Given that $\theta_1$ is located in Quadrant II and $\sin(\theta_1) = \dfrac{9}{41}$, we need to find $\cos(\theta_1)$.

We can use the Pythagorean identity for sine and cosine, which is:

$\sin^2(\theta) + \cos^2(\theta) = 1$

Substitute $\sin(\theta_1) = \dfrac{9}{41}$ into the equation:

$\left(\dfrac{9}{41}\right)^2 + \cos^2(\theta_1) = 1$

First, square $\dfrac{9}{41}$:

$\left(\dfrac{9}{41}\right)^2 = \dfrac{81}{1681}$

Now substitute this into the identity:

$\dfrac{81}{1681} + \cos^2(\theta_1) = 1$

Subtract $\dfrac{81}{1681}$ from both sides:

$\cos^2(\theta_1) = 1 - \dfrac{81}{1681}$

To subtract, express $1$ as $\dfrac{1681}{1681}$:

$\cos^2(\theta_1) = \dfrac{1681}{1681} - \dfrac{81}{1681} = \dfrac{1600}{1681}$

Now, take the square root of both sides:

$\cos(\theta_1) = \pm \dfrac{\sqrt{1600}}{41} = \pm \dfrac{40}{41}$

Since $\theta_1$ is in Quadrant II, where cosine is negative, we choose the negative value:

$\cos(\theta_1) = -\dfrac{40}{41}$

Thus, the exact value of $\cos(\theta_1)$ is:

$\cos(\theta_1) = -\dfrac{40}{41}$

Would you like further details or have any questions?
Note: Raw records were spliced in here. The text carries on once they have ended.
Source: an optimization exercise on an open RTL-to-GDS flow (aim: small area, a short achievable clock period and few clock cycles). Production flows keep margins and buffers that such runs may drop.
RTL that was checked went through simulation tests only; none was proved equivalent to the original.
For runs 5 and 6, only the layout was checked, not whether the RTL still works.
No activity file was given, so power comes from the tool's default toggle rates. The clock port is modelled as an ideal driver; clocking choices that lean on that would not hold on a real chip.

File: design.v
`default_nettype none
package lbp_pkg;
    localparam int C_UP_BITS = 3;
    localparam int C_QDEPTH = 5;
endpackage
`default_nettype wire
`default_nettype none
module lbp_line_buffer #(
    parameter int DEPTH = 131,
    parameter int DW    = 8,
    parameter int UB    = 3
) (
    input  logic                  clk,
    input  logic                  load,
    input  logic [DW-1:0]         din,
    input  logic                  upd,
    input  logic [UB-1:0]         ub_in,
    output logic [DEPTH*DW-1:0]   pix,
    output logic [DEPTH*UB-1:0]   ub
);
    logic [DEPTH*DW-1:0] r_pix;
    logic [DEPTH*UB-1:0] r_ub;
    always_ff @(posedge clk) begin
        r_pix <= {r_pix[(DEPTH-1)*DW-1:0], (load ? din : r_pix[(DEPTH-1)*DW +: DW])};
        r_ub  <= {r_ub[(DEPTH-1)*UB-1:2*UB],
                  (upd ? ub_in : r_ub[UB +: UB]),
                  r_ub[0 +: UB],
                  r_ub[(DEPTH-1)*UB +: UB]};
    end
    assign pix = r_pix;
    assign ub  = r_ub;
endmodule
`default_nettype wire
`default_nettype none
module lbp_stream #(
    parameter int IMG_W = 128,
    parameter int IMG_H = 128,
    parameter int DW    = 8,
    parameter int AW    = $clog2(IMG_W*IMG_H)
) (
    input  logic          clk,
    input  logic          reset,
    input  logic          gray_ready,
    input  logic [DW-1:0] thr,
    output logic          gray_req,
    output logic [AW-1:0] gray_addr,
    input  logic [DW-1:0] gray_data,
    output logic          lbp_valid,
    input  logic          lbp_ready,
    output logic [AW-1:0] lbp_addr,
    output logic [7:0]    lbp_data,
    output logic          finish
);
    localparam int CW    = $clog2(IMG_W);
    localparam int RW    = $clog2(IMG_H);
    localparam int RD    = IMG_W + 2;             
    localparam int PW    = $clog2(RD);
    localparam int UB    = lbp_pkg::C_UP_BITS;
    localparam int QD    = lbp_pkg::C_QDEPTH;
    logic             r_started;
    logic             r_req;
    logic [CW-1:0]    r_rcol;        
    logic [RW-1:0]    r_rrow;
    logic             r_rdone;       
    logic [PW-1:0]    r_ph;          
    logic             r_infl;        
    logic             r_v0;          
    logic             r_req_code;    
    logic             r_infl_code;   
    logic             r_v0_code;     
    logic [DW-1:0]    r_thr;
    logic [QD-1:0]    r_qn;          
    logic [QD-1:0]    r_cred;        
    logic             r_lbp_valid;
    logic [CW-1:0]    r_ocol;        
    logic [RW-1:0]    r_orow;
    logic             r_finish;
    logic [RD*DW-1:0]     w_pix;
    logic [RD*UB-1:0]     w_ub;
    logic [QD-1:0][7:0]   r_q;       
    logic [DW-1:0]        w_l [0:RD-1];
    logic [DW-1:0]        r_l_out;   
    logic [DW:0]          r_ref_c;   
    logic [DW:0]          r_ref_u;   
    logic [UB-1:0]        w_up_new;
    logic [7:0]           w_code;
    logic             w_push;
    logic             w_pop;
    logic             w_rlast;
    logic             w_rdone_nxt;
    logic             w_base;
    logic             w_cr;
    logic             w_ok_hold;
    logic             w_ok_pop;
    logic             w_req_nxt;
    logic [QD-1:0]    w_cred_hold;
    logic [QD-1:0]    w_cred_pop;
    logic [QD-1:0]    w_qn_hold;
    logic [QD-1:0]    w_qn_pop;
    for (genvar k = 0; k < RD; k++) begin : g_tap
        assign w_l[k] = w_pix[k*DW +: DW];
    end
    lbp_line_buffer #(
        .DEPTH (RD),
        .DW    (DW),
        .UB    (UB)
    ) u_ring (
        .clk   (clk),
        .load  (r_infl),
        .din   (gray_data),
        .upd   (r_v0),
        .ub_in (w_up_new),
        .pix   (w_pix),
        .ub    (w_ub)
    );
    always_ff @(posedge clk) begin
        r_l_out <= w_l[RD-1];
        r_ref_c <= {1'b0, w_l[IMG_W]} + {1'b0, r_thr};
        r_ref_u <= {1'b0, w_l[0]} + {1'b0, r_thr};
    end
    assign w_up_new[0] = ({1'b0, r_l_out}      >= r_ref_u);
    assign w_up_new[1] = ({1'b0, w_l[IMG_W+1]} >= r_ref_u);
    assign w_up_new[2] = ({1'b0, w_l[IMG_W]}   >= r_ref_u);
    assign w_code[2:0] = w_ub[(IMG_W+1)*UB +: UB];
    assign w_code[3]   = ({1'b0, r_l_out}  >= r_ref_c);
    assign w_code[4]   = ({1'b0, w_l[IMG_W]} >= r_ref_c);
    assign w_code[5]   = ({1'b0, w_l[2]}   >= r_ref_c);
    assign w_code[6]   = ({1'b0, w_l[1]}   >= r_ref_c);
    assign w_code[7]   = ({1'b0, w_l[0]}   >= r_ref_c);
    assign w_push = r_v0_code;
    assign w_pop  = r_lbp_valid && lbp_ready;
    assign w_rlast     = (r_rrow == RW'(IMG_H-1)) && (r_rcol == CW'(IMG_W-1));
    assign w_rdone_nxt = r_rdone || (r_req && w_rlast);
    assign w_cr = r_req ? ((r_rrow >= RW'(2)) && (r_rcol >= CW'(1)) && (r_rcol <= CW'(IMG_W-2)))
                        : ((r_rrow >= RW'(2)) && (r_rcol >= CW'(2)));
    assign w_base      = r_started && !w_rdone_nxt && (r_ph == '0);
    assign w_ok_hold   = w_base && !r_cred[QD-1];
    assign w_ok_pop    = w_base;
    assign w_cred_hold = (w_ok_hold && w_cr) ? {r_cred[QD-2:0], 1'b1} : r_cred;
    assign w_cred_pop  = (w_ok_pop  && w_cr) ? r_cred : {1'b0, r_cred[QD-1:1]};
    assign w_req_nxt   = w_pop ? w_ok_pop : w_ok_hold;
    assign w_qn_hold   = w_push ? {r_qn[QD-2:0], 1'b1} : r_qn;
    assign w_qn_pop    = w_push ? r_qn : {1'b0, r_qn[QD-1:1]};
    always_ff @(posedge clk or posedge reset) begin
        if (reset) begin
            r_started   <= 1'b0;
            r_req       <= 1'b0;
            r_rdone     <= 1'b0;
            r_ph        <= '0;
            r_infl      <= 1'b0;
            r_v0        <= 1'b0;
            r_req_code  <= 1'b0;
            r_infl_code <= 1'b0;
            r_v0_code   <= 1'b0;
            r_cred      <= '0;
        end else begin
            if (gray_ready) r_started <= 1'b1;
            r_req   <= w_req_nxt;
            r_rdone <= w_rdone_nxt;
            if (w_req_nxt || !r_started || (r_ph == PW'(RD-1)))
                r_ph <= '0;
            else
                r_ph <= r_ph + PW'(1);
            r_infl      <= r_req;
            r_v0        <= r_infl;
            r_req_code  <= w_req_nxt && w_cr;
            r_infl_code <= r_req_code;
            r_v0_code   <= r_infl_code;
            r_cred      <= w_pop ? w_cred_pop : w_cred_hold;
        end
    end
    always_ff @(posedge clk) begin
        if (!r_started) begin
            r_rcol <= '0;
            r_rrow <= '0;
            r_ocol <= CW'(1);
            r_orow <= RW'(1);
        end else begin
            if (r_req) begin
                r_rcol <= r_rcol + CW'(1);
                if (r_rcol == CW'(IMG_W-1)) r_rrow <= r_rrow + RW'(1);
            end
            if (w_pop) begin
                if (r_ocol == CW'(IMG_W-2)) begin
                    r_ocol <= CW'(1);
                    r_orow <= r_orow + RW'(1);
                end else begin
                    r_ocol <= r_ocol + CW'(1);
                end
            end
        end
    end
    always_ff @(posedge clk) begin
        if (!r_started && gray_ready) r_thr <= thr;
    end
    logic [QD:0] w_qtop;
    assign w_qtop = {r_qn, 1'b1} & ~{1'b0, r_qn};
    always_ff @(posedge clk) begin
        for (int i = 0; i < QD; i++) begin
            if (w_pop) begin
                if (w_push && w_qtop[i+1])
                    r_q[i] <= w_code;
                else if (i < QD-1)
                    r_q[i] <= r_q[(i < QD-1) ? i+1 : i];
            end else if (w_push && w_qtop[i]) begin
                r_q[i] <= w_code;
            end
        end
    end
    always_ff @(posedge clk or posedge reset) begin
        if (reset) begin
            r_qn        <= '0;
            r_lbp_valid <= 1'b0;
            r_finish    <= 1'b0;
        end else begin
            r_qn        <= w_pop ? w_qn_pop : w_qn_hold;
            r_lbp_valid <= w_pop ? w_qn_pop[0] : w_qn_hold[0];
            if (w_pop && (r_orow == RW'(IMG_H-2)) && (r_ocol == CW'(IMG_W-2)))
                r_finish <= 1'b1;
        end
    end
    assign gray_req  = r_req;
    assign gray_addr = {r_rrow, r_rcol};
    assign lbp_valid = r_lbp_valid;
    assign lbp_addr  = {r_orow, r_ocol};
    assign lbp_data  = r_q[0];
    assign finish    = r_finish;
endmodule
`default_nettype wire
File: constraint.sdc
create_clock -name core_clock -period 5.7 [get_ports {clk}]
set_input_delay 1.1400 -clock core_clock [delete_from_list [all_inputs] [get_ports {clk}]]
set_output_delay 1.1400 -clock core_clock [all_outputs]
set_load 0.01 [all_outputs]
File: config.mk
export PLATFORM = sky130hd
export DESIGN_NAME = lbp_stream
export DESIGN_NICKNAME = lbp_stream
export VERILOG_FILES = /design/flow/design.v
export SDC_FILE = /design/flow/constraint.sdc
export NUM_CORES = 4
export LEC_CHECK = 0
export CAP_MARGIN = 20
export CORE_MARGIN = 2
export CORE_UTILIZATION = 40
export CTS_CLUSTER_DIAMETER = 100
export CTS_CLUSTER_SIZE = 30
export SETUP_SLACK_MARGIN = 3.4
export SLEW_MARGIN = 20
File: standard.sh
#!/bin/bash
# synth_recipe.tcl (not shown) runs the flow's synth.tcl, then flattens the netlist and writes it again
# the make line also repeats each setting of config.mk as NAME=value (left out here)
make -C /OpenROAD-flow-scripts/flow DESIGN_CONFIG=/design/flow/config.mk WORK_HOME=/design/flow/orfs CLKGATE_MAP_FILE= SYNTH_SCRIPT=/design/flow/synth_recipe.tcl "${@:-finish}"
File: flow/run.sh
#!/bin/bash
# Layout flow: the standard ORFS flow (standard.sh, with its standard
# synthesis) run whole, with two changes passed as ORFS variables:
#  - the port buffers that placement inserts are buf_2 cells instead of the
#    default choice (a slow delay cell), one per input and output port;
#  - clock tree synthesis clusters up to 30 sinks per leaf buffer and does not
#    insert dummy loads.
# make's full output goes to make.log here; ORFS keeps each step's log under
# orfs/logs/.
set -euo pipefail
bash standard.sh \
  "BUFFER_PORTS_ARGS=-buffer_cell sky130_fd_sc_hd__buf_2" \
  "CTS_ARGS=-sink_clustering_enable -repair_clock_nets -dont_use_dummy_load -sink_clustering_size 30 -sink_clustering_max_diameter 100" \
  finish > make.log 2>&1
==> impl_metrics.py, run 1 <==
metrics = {
    "status": {
        "status": "finished clean",
    },
    "critical_path": {
        "critPathBufInv": 1,
        "startpoint_type": "flop",
        "path_delay_family": "flip-flops",
        "cp-end-kind": "primary output",
        "worstPathMaxFanout": 1,
        "critPathSlowestCell": "edfxtp_1",
        "path_depth": 1,
        "cp_data_arrival_time_ns": 1.29,
        "crit_path_max_incr_delay_ns": 0.46,
        "startpoint": "r_q[6]",
        "critPathRequiredTime_ns": 4.56,
        "reg2reg_from": "r_ph[6]",
        "crit_type": "reg -> out",
        "path_cells": "buf_6",
        "reg2regPathDepth": 5,
    },
    "timing": {
        "hold_viol": 0,
        "hold_ws_ns": 0.2494,
        "finalCritPeriodShare_pct": 42.55,
        "tightestPinTransition_ns": 0.6175,
        "rsz0062_at_grt": "yes",
        "max-slew-margin-rel_pct": 57.66,
        "clock_skew_ns": 0.08567,
        "setup_violations": 0,
        "timing.setup.tns_ns": 0,
        "min_period_ns": 2.426,
        "worst_slack_ns": 3.274,
        "fmax_ghz": 0.4123,
        "slew_violations": 0,
    },
    "job": {
        "drv_cap": 0,
    },
    "finish": {
        "instances_no_fill": 3433,
        "fillers": 7657,
        "layout_commonest_cell": "dfxtp_1",
        "syn2layout_area_growth_pct": 10.42,
        "drive_above_1_share_pct": 9.841,
        "mostFrequentLayoutCells": "1479 x dfxtp_1, 90 x ha_1, 58 x clkbuf_16",
        "fin_nets": 2382,
    },
    "worst_hold_path": {
        "hp-class": "reg -> reg",
        "hold_depth": 0,
        "worstHoldStart": "u_ring.r_pix[183]",
    },
    "route": {
        "dr_total_vias": 13910,
        "drtIter0Drc": 705,
        "drt_wl_total_microns": 46100,
        "wl_per_cell_microns": 13.43,
        "antenna_left": 0,
        "drc_errors": 0,
        "drt-pass1-iter-count": 6,
        "vias_per_cell": 4.051,
    },
    "placement": {
        "pre_cts_ws_ns": 2.693,
        "dp_cells": 3338,
        "io_buffers": 58,
        "place.gp.congestion": 0.7952,
        "dp_hpwl_microns": 27410,
    },
    "global_route": {
        "grt.total_usage_pct": 10.11,
        "grt_pass1_vias": 14080,
        "antenna_found_initial": 0,
        "grt_pass1_wl_microns": 74470,
        "grt_max_degree": 31,
        "gr-total-overflow": 0,
    },
    "yosys": {
        "synth-edff-count": 24,
        "synth_ff_type": "dfxtp_1",
        "syn_nets": 2247,
        "synthCells": 2133,
        "synth-seq-area-share_pct": 88.70,
        "ys_async_sr_fraction_pct": 1.732,
        "synth_seq_cells": 1559,
        "postSynthAreaPerCell_sq_um": 16.69,
        "yosys_warnings": 3,
        "synth_area_sq_mm": 0.03561,
        "synth.distinct_cells": 51,
    },
    "cts": {
        "clock-root-buffer": "clkbuf_16",
        "cts_buffer_depth": 3,
        "cts.sinks": 1559,
        "htree_levels": 2,
        "cts_buffers": 58,
        "cts_tree": "done",
        "path_clk_slew_ns": 0.12,
        "clk-insertion-delay-late_ns": 0.65,
        "cts_hold_buf": 0,
    },
    "floorplanning": {
        "io_pins": 59,
        "core_sq_mm": 0.08824,
        "die_w_microns": 302.4,
        "rows": 109,
        "die_h_microns": 302.4,
        "initial_core_util_pct": 40.36,
        "dieArea_sq_mm": 0.09143,
    },
    "power_and_ir_drop": {
        "cellPowerDensity_mw_per_mm2": 457.1,
        "ir_drop_mv": 0.3424,
        "leakage_nw": 16.10,
    },
}
kinds of logic (layout without fill, tap and decap cells):
| logic type | after synthesis | after routing | synth area share, % |
|---|---|---|---|
| xor gates and xnor gates | 39 | 39 | 0.9592 |
| other | 0 | 2 | 0 |
| AOI/OAI and AO/OA | 156 | 156 | 2.702 |
| buffers and inverters | 68 | 201 | 0.8257 |
| and+or+nand+nor | 194 | 194 | 2.790 |
| muxes | 23 | 23 | 0.6816 |
| DFF | 1559 | 1559 | 88.70 |
| adders and majority gates | 94 | 94 | 3.345 |
flip-flops by register name, summed over array words and instances (netlist names), 5 cells and up:
name and count:
r_rrow 7, r_qn 5, u_ring.r_ub 390, r_orow 7, r_rcol 7, r_ref_u 9, r_l_out 8, r_q 40
u_ring.r_pix 1040, r_ref_c 9, r_cred 5, r_ocol 7, r_ph 8, r_thr 8
Yosys cell counts (2+ instances only):
cell type | number | share of area [%]
dfxtp_1 | 1508 | 85
ha_1 | 92 | 3.2
nand2_1 | 56 | 0.59
a21oi_1 | 53 | 0.74
inv_1 | 48 | 0.51
nor2_1 | 33 | 0.35
o21ai_0 | 31 | 0.44
dfrtp_1 | 27 | 1.9
xnor2_1 | 26 | 0.64
edfxtp_1 | 24 | 2.0
o22ai_1 | 24 | 0.42
and2_1 | 20 | 0.35
nand2b_1 | 16 | 0.28
a21o_1 | 14 | 0.30
and3_1 | 13 | 0.23
mux2i_1 | 13 | 0.37
xor2_1 | 13 | 0.32
nor2b_1 | 12 | 0.21
mux2_2 | 10 | 0.32
nand3_1 | 10 | 0.14
nand4_1 | 10 | 0.18
clkbuf_1 | 9 | 0.095
buf_4 | 8 | 0.17
nor3_1 | 7 | 0.098
a31o_2 | 6 | 0.15
o2111ai_1 | 5 | 0.12
o31ai_1 | 4 | 0.084
nand3b_1 | 3 | 0.063
o211a_1 | 3 | 0.084
o21a_1 | 3 | 0.063
o41ai_1 | 3 | 0.074
or3_1 | 3 | 0.053
a211oi_1 | 2 | 0.042
a21boi_0 | 2 | 0.042
a22oi_1 | 2 | 0.042
and3_2 | 2 | 0.042
fa_1 | 2 | 0.11
nor4_1 | 2 | 0.035
or4_4 | 2 | 0.063
metal layers:
| layer | vias up | GRT usage, % | share of wire, % |
|---|---|---|---|
| li1 | 7072 | - | - |
| met1 | 6587 | 15.33 | 54 |
| met2 | 180 | 14.12 | 39 |
| met3 | 68 | 2.657 | 5.5 |
| met4 | 0 | 2.803 | 2.0 |
| met5 | - | 0 | 0 |
path summary, 6_finish.rpt:
check | endpoint | slack (ns)
max | lbp_data[6] | 3.27
min | u_ring.r_pix[191] | 0.25
max reg2reg | r_cred[3] | 3.30
min reg2reg | u_ring.r_pix[191] | 0.25
max in group asynchronous | r_finish | 4.65
min in group asynchronous | r_qn[2] | 0.46
per-stage QoR:
stage                     power, mW  utilization (%)  instance area [sq um]
final                         17.97            44.56                  39320
after global routing          18.79            44.56                  39320
after CTS                     18.14            44.31                  39100
after detailed placement      13.35            42.25                  37280
after global placement        13.28            42.23                  37260
after floorplan               12.98                -                  35630
final cells by class:
class | instances | area [sq um] | share of cell area [%]
antenna | 2 | 5.005 | 0.01273
clock buffer | 58 | 1451 | 3.691
inverter | 48 | 180.2 | 0.4582
multi-input combinational | 506 | 3827 | 9.734
sequential | 1559 | 31680 | 80.57
tap | 1165 | 1458 | 3.707
timing repair buffer | 95 | 716.9 | 1.823
power breakdown:
part / leakage [nW] / switching (mW) / internal [mW]
Sequential: 12.9 / 0.383 / 11.9
Combinational: 2.50 / 0.479 / 0.461
Clock: 0.715 / 2.90 / 1.83
Total: 16.1 / 3.76 / 14.2
repair_timing:
item / in CTS / in global routing
setup endpoints to repair: 55 / 71
buffers inserted: 20 / 15
pin swaps: 3 / 3
hold endpoints to repair: 0 / 0
resized for setup: 82 / 23
Testbench counts, summed over its fixed seeds: cycles 262,240.
==> run 2: changes to the inputs <==
--- a/config.mk
+++ b/config.mk
@@ -6,4 +6,5 @@
 export NUM_CORES = 4
 export LEC_CHECK = 0
+export ABC_AREA = 1
 export CAP_MARGIN = 20
 export CORE_MARGIN = 2
==> run 2 against run 1 <==
Against the previous run: largest cell class unchanged; sequential cell count stayed put; non-clock buffer count shrank 4; fmax shrank 1.5%; sequential power rose by 3%; routed wire length is 5.7% higher; first-iteration DRC count increased by 7.0%; critical path depth is the same; setup slack got worse by 0.038 ns; design area up 1.8%; sequential share of layout area down 1.5 points; clock power is essentially flat; clock-buffer cell count did not move.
Here are 5 related questions you can explore:

1. How do you determine the sign of trigonometric functions in each quadrant?
2. What is the value of $\tan(\theta_1)$ based on $\sin(\theta_1)$ and $\cos(\theta_1)$?
3. Can you find $\sec(\theta_1)$ using the value of $\cos(\theta_1)$?
4. How does the Pythagorean identity help in finding trigonometric values?
5. What are the values of $\sin(\theta)$, $\cos(\theta)$, and $\tan(\theta)$ in other quadrants?

Tip: Remember, in Quadrant II, sine is positive and cosine is negative!